== Data for this task ==
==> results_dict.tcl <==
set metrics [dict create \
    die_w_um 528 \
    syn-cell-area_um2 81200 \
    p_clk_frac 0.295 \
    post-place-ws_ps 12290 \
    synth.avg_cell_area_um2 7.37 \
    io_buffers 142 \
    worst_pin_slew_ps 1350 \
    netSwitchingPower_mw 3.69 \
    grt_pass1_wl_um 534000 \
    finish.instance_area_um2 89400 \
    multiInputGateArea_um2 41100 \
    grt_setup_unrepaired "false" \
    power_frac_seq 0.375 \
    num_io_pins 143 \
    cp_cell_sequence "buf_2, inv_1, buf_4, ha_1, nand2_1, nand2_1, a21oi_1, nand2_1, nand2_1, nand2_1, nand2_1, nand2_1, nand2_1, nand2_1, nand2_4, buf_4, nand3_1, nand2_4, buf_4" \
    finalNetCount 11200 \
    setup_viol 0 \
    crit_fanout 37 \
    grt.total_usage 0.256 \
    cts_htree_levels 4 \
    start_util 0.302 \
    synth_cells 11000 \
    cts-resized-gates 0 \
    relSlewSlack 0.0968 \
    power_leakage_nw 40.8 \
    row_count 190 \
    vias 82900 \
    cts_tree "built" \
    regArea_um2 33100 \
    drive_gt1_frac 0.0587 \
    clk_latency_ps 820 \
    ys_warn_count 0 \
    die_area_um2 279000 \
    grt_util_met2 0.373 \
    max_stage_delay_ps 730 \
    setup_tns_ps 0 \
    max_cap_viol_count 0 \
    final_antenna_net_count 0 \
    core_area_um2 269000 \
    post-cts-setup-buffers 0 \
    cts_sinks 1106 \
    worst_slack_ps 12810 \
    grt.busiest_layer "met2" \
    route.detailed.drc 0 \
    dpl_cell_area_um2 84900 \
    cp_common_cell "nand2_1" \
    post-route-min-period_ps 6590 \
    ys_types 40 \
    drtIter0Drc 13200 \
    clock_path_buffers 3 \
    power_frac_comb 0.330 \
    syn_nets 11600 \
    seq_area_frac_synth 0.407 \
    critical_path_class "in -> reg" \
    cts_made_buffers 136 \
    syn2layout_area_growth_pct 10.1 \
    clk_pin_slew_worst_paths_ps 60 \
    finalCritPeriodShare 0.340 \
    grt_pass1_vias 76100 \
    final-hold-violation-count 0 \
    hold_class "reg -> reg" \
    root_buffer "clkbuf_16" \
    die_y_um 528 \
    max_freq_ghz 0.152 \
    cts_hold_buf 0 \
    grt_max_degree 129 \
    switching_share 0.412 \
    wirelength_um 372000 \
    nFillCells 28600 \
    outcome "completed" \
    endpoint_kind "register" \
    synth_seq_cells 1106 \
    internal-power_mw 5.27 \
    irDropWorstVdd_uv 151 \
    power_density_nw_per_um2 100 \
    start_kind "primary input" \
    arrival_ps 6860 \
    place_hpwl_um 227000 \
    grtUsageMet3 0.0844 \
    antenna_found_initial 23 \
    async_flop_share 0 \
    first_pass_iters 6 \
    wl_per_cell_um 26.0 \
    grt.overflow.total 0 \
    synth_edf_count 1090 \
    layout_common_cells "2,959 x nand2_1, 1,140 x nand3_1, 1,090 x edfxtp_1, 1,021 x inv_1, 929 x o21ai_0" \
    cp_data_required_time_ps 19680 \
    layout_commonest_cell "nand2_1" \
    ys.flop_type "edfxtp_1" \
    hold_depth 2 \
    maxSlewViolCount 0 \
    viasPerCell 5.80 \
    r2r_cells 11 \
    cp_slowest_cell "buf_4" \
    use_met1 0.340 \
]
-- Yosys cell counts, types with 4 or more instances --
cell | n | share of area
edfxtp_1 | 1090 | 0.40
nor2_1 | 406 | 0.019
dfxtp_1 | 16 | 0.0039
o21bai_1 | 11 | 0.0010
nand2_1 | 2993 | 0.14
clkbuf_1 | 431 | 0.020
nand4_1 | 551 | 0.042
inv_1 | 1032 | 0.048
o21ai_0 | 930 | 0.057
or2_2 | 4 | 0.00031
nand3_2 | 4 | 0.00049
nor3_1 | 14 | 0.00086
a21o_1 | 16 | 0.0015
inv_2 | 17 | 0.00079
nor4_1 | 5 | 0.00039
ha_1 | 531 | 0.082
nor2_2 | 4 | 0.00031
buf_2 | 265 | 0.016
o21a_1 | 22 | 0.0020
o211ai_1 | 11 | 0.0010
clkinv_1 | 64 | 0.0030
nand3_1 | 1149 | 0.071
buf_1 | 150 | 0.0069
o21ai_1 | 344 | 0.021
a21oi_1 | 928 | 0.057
--- config.mk ---
export PLATFORM = sky130hd
export DESIGN_NAME = log_text_escape_cleaner_top
export DESIGN_NICKNAME = d
export VERILOG_FILES = /design/src/rtl/ltec_pkg.sv /design/src/rtl/ltec_decode.sv /design/src/rtl/log_text_escape_cleaner_top.sv
export SDC_FILE = /design/constraint.sdc
export NUM_CORES = 1
export LEC_CHECK = 0
export ABC_AREA = 1
export BUFFER_PORTS_ARGS = -buffer_cell sky130_fd_sc_hd__buf_2
export CAP_MARGIN = 5
export CORE_MARGIN = 2
export CORE_UTILIZATION = 62
export DETAILED_ROUTE_END_ITERATION = 10
export GPL_TIMING_DRIVEN = 1
export PLACE_DENSITY = 0.78
export SLEW_MARGIN = 5
export SYNTH_ARGS = -nofsm -noshare
export SYNTH_HDL_FRONTEND = slang
export SYNTH_HIERARCHICAL = 1
export SYNTH_SLANG_ARGS = --single-unit
--- constraint.sdc ---
create_clock -name clk -period 7.45 [get_ports clk]
set_clock_uncertainty 0.1 [all_clocks]
set_input_delay 0.3725 -clock clk [delete_from_list [all_inputs] [get_ports clk]]
set_output_delay 0.3725 -clock clk [all_outputs]
set_load 0.01 [all_outputs]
===
§ What needs to be done: Go through the data and copy each line exactly as it reads.

§ Written answer:
==> results_dict.tcl <==
set metrics [dict create \
    die_w_um 528 \
    syn-cell-area_um2 81200 \
    p_clk_frac 0.295 \
    post-place-ws_ps 12290 \
    synth.avg_cell_area_um2 7.37 \
    io_buffers 142 \
    worst_pin_slew_ps 1350 \
    netSwitchingPower_mw 3.69 \
    grt_pass1_wl_um 534000 \
    finish.instance_area_um2 89400 \
    multiInputGateArea_um2 41100 \
    grt_setup_unrepaired "false" \
    power_frac_seq 0.375 \
    num_io_pins 143 \
    cp_cell_sequence "buf_2, inv_1, buf_4, ha_1, nand2_1, nand2_1, a21oi_1, nand2_1, nand2_1, nand2_1, nand2_1, nand2_1, nand2_1, nand2_1, nand2_4, buf_4, nand3_1, nand2_4, buf_4" \
    finalNetCount 11200 \
    setup_viol 0 \
    crit_fanout 37 \
    grt.total_usage 0.256 \
    cts_htree_levels 4 \
    start_util 0.302 \
    synth_cells 11000 \
    cts-resized-gates 0 \
    relSlewSlack 0.0968 \
    power_leakage_nw 40.8 \
    row_count 190 \
    vias 82900 \
    cts_tree "built" \
    regArea_um2 33100 \
    drive_gt1_frac 0.0587 \
    clk_latency_ps 820 \
    ys_warn_count 0 \
    die_area_um2 279000 \
    grt_util_met2 0.373 \
    max_stage_delay_ps 730 \
    setup_tns_ps 0 \
    max_cap_viol_count 0 \
    final_antenna_net_count 0 \
    core_area_um2 269000 \
    post-cts-setup-buffers 0 \
    cts_sinks 1106 \
    worst_slack_ps 12810 \
    grt.busiest_layer "met2" \
    route.detailed.drc 0 \
    dpl_cell_area_um2 84900 \
    cp_common_cell "nand2_1" \
    post-route-min-period_ps 6590 \
    ys_types 40 \
    drtIter0Drc 13200 \
    clock_path_buffers 3 \
    power_frac_comb 0.330 \
    syn_nets 11600 \
    seq_area_frac_synth 0.407 \
    critical_path_class "in -> reg" \
    cts_made_buffers 136 \
    syn2layout_area_growth_pct 10.1 \
    clk_pin_slew_worst_paths_ps 60 \
    finalCritPeriodShare 0.340 \
    grt_pass1_vias 76100 \
    final-hold-violation-count 0 \
    hold_class "reg -> reg" \
    root_buffer "clkbuf_16" \
    die_y_um 528 \
    max_freq_ghz 0.152 \
    cts_hold_buf 0 \
    grt_max_degree 129 \
    switching_share 0.412 \
    wirelength_um 372000 \
    nFillCells 28600 \
    outcome "completed" \
    endpoint_kind "register" \
    synth_seq_cells 1106 \
    internal-power_mw 5.27 \
    irDropWorstVdd_uv 151 \
    power_density_nw_per_um2 100 \
    start_kind "primary input" \
    arrival_ps 6860 \
    place_hpwl_um 227000 \
    grtUsageMet3 0.0844 \
    antenna_found_initial 23 \
    async_flop_share 0 \
    first_pass_iters 6 \
    wl_per_cell_um 26.0 \
    grt.overflow.total 0 \
    synth_edf_count 1090 \
    layout_common_cells "2,959 x nand2_1, 1,140 x nand3_1, 1,090 x edfxtp_1, 1,021 x inv_1, 929 x o21ai_0" \
    cp_data_required_time_ps 19680 \
    layout_commonest_cell "nand2_1" \
    ys.flop_type "edfxtp_1" \
    hold_depth 2 \
    maxSlewViolCount 0 \
    viasPerCell 5.80 \
    r2r_cells 11 \
    cp_slowest_cell "buf_4" \
    use_met1 0.340 \
]
-- Yosys cell counts, types with 4 or more instances --
cell | n | share of area
edfxtp_1 | 1090 | 0.40
nor2_1 | 406 | 0.019
dfxtp_1 | 16 | 0.0039
o21bai_1 | 11 | 0.0010
nand2_1 | 2993 | 0.14
clkbuf_1 | 431 | 0.020
nand4_1 | 551 | 0.042
inv_1 | 1032 | 0.048
o21ai_0 | 930 | 0.057
or2_2 | 4 | 0.00031
nand3_2 | 4 | 0.00049
nor3_1 | 14 | 0.00086
a21o_1 | 16 | 0.0015
inv_2 | 17 | 0.00079
nor4_1 | 5 | 0.00039
ha_1 | 531 | 0.082
nor2_2 | 4 | 0.00031
buf_2 | 265 | 0.016
o21a_1 | 22 | 0.0020
o211ai_1 | 11 | 0.0010
clkinv_1 | 64 | 0.0030
nand3_1 | 1149 | 0.071
buf_1 | 150 | 0.0069
o21ai_1 | 344 | 0.021
a21oi_1 | 928 | 0.057
--- config.mk ---
export PLATFORM = sky130hd
export DESIGN_NAME = log_text_escape_cleaner_top
export DESIGN_NICKNAME = d
export VERILOG_FILES = /design/src/rtl/ltec_pkg.sv /design/src/rtl/ltec_decode.sv /design/src/rtl/log_text_escape_cleaner_top.sv
export SDC_FILE = /design/constraint.sdc
export NUM_CORES = 1
export LEC_CHECK = 0
export ABC_AREA = 1
export BUFFER_PORTS_ARGS = -buffer_cell sky130_fd_sc_hd__buf_2
export CAP_MARGIN = 5
export CORE_MARGIN = 2
export CORE_UTILIZATION = 62
export DETAILED_ROUTE_END_ITERATION = 10
export GPL_TIMING_DRIVEN = 1
export PLACE_DENSITY = 0.78
export SLEW_MARGIN = 5
export SYNTH_ARGS = -nofsm -noshare
export SYNTH_HDL_FRONTEND = slang
export SYNTH_HIERARCHICAL = 1
export SYNTH_SLANG_ARGS = --single-unit
--- constraint.sdc ---
create_clock -name clk -period 7.45 [get_ports clk]
set_clock_uncertainty 0.1 [all_clocks]
set_input_delay 0.3725 -clock clk [delete_from_list [all_inputs] [get_ports clk]]
set_output_delay 0.3725 -clock clk [all_outputs]
set_load 0.01 [all_outputs]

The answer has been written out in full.